Carl Luna, Political Science Professor, Mesa College

Brian Adams, Political Science Professor, SDSU


City Councilman Kevin Faulconer and former City Attorney Mike Aguirre announced that their names will be on the ballot in the November special election to finish the mayoral term of Bob Filner, who resigned in disgrace after nine months as the city's chief executive.

Faulconer's decision was widely expected. The senior member of the City Council in length of service, he is to be termed-out next year, and it's been long believed that he aspires to the mayor's office.

"I stand with my fellow San Diegans and I'm ready to do my part to make sure San Diego's next chapter is our best yet,'' Faulconer said.

The representative of the city's beach areas and Point Loma is a vocal proponent of a competitive bidding program called "managed competition'' to create a leaner city government and was a leading critic of the state abolishing redevelopment agencies.

"Together, we will restore integrity to City Hall,'' Faulconer said.

"Together, we will put an end to the dysfunction and get our city working again for the taxpayers of San Diego.''

He said returning trust to the mayor's office is one of the "greatest challenges facing our community.''

Aguirre, interviewed on "Wake Up San Diego'' on San Diego 6, said he feels like he has unfinished business following his one term as city attorney.

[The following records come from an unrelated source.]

==> config.mk <==
export PLATFORM = sky130hd
export DESIGN_NAME = mult3x3_accum_flat
export DESIGN_NICKNAME = d
export VERILOG_FILES = /design/src/rtl/mult3x3_accum_pkg.sv /design/src/rtl/mult3x3_accum_if.sv /design/src/rtl/mult3x3_accum_mult.sv /design/src/rtl/mult3x3_accum.sv /design/src/flat_wrapper.sv
export SDC_FILE = /design/constraint.sdc
export NUM_CORES = 1
export LEC_CHECK = 0
export BUFFER_PORTS_ARGS = -buffer_cell sky130_fd_sc_hd__buf_2
export CORE_MARGIN = 8
export CORE_UTILIZATION = 43
export CTS_CLUSTER_SIZE = 24
export DETAILED_ROUTE_END_ITERATION = 7
export GPL_TIMING_DRIVEN = 1
export RECOVER_POWER = 25
export SKIP_CTS_REPAIR_TIMING = 1
export SLEW_MARGIN = 20
export SYNTH_ARGS = -nofsm -noshare
export SYNTH_HDL_FRONTEND = slang
export SYNTH_SLANG_ARGS = --single-unit
==> constraint.sdc <==
create_clock -name clk -period 3.35 [get_ports clk]
set_clock_uncertainty 0.15 [all_clocks]
set_input_delay 0.1675 -clock clk [delete_from_list [all_inputs] [get_ports clk]]
set_output_delay 0.1675 -clock clk [all_outputs]
set_load 0.02 [all_outputs]
==> src/rtl/mult3x3_accum_pkg.sv <==
// rtl/mult3x3_accum_pkg.sv - shared FSM encoding, operand widths and clog2 helper
package mac_pkg;

    localparam int OPND_W = 3;
    localparam int PROD_W = 6;

    typedef enum logic [1:0] {
        IDLE  = 2'd0,
        ACCUM = 2'd1,
        DONE  = 2'd2
    } state_t;

    function automatic int clog2(input int v);
        int r;
        r = 0;
        for (int i = 0; i < 31; i++) begin
            if ((1 << i) < v) r = i + 1;
        end
        return r;
    endfunction

endpackage

==> src/rtl/mult3x3_accum_if.sv <==
// rtl/mult3x3_accum_if.sv - operand input and result output handshakes of the MAC stage
interface mult3x3_accum_if #(
    parameter int ACC_W = 8
) ();
    import mac_pkg::*;

    logic              in_valid;
    logic              in_ready;
    logic [OPND_W-1:0] a;
    logic [OPND_W-1:0] b;
    logic              out_valid;
    logic              out_ready;
    logic [ACC_W-1:0]  acc_out;

    modport master (
        output in_valid, a, b, out_ready,
        input  in_ready, out_valid, acc_out
    );

    modport slave (
        input  in_valid, a, b, out_ready,
        output in_ready, out_valid, acc_out
    );
endinterface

The city's resources are not being matched up with its needs, he said.

He said he ended up being a polarizing figure because the city was under investigation for securities fraud and council members were under indictment when he took over.

The "contentious'' environment was made worse by the nature of the 2004 election, according to Aguirre. His victory wasn't decided for more than a week and the mayor's race ended up in court.

"I want to use the campaign to get people to know me a little better in hopes that they can see there's a little softer side than they had seen before,'' Aguirre said.

He is scheduled to file paperwork at the City Clerk's Office on Monday.

Faulconer and Aguirre will take on one-time Republican Assemblyman Nathan Fletcher, who left the GOP during last year's mayoral campaign to become an independent. Months after finishing third in the June 2012 primary, he re-registered as a Democrat.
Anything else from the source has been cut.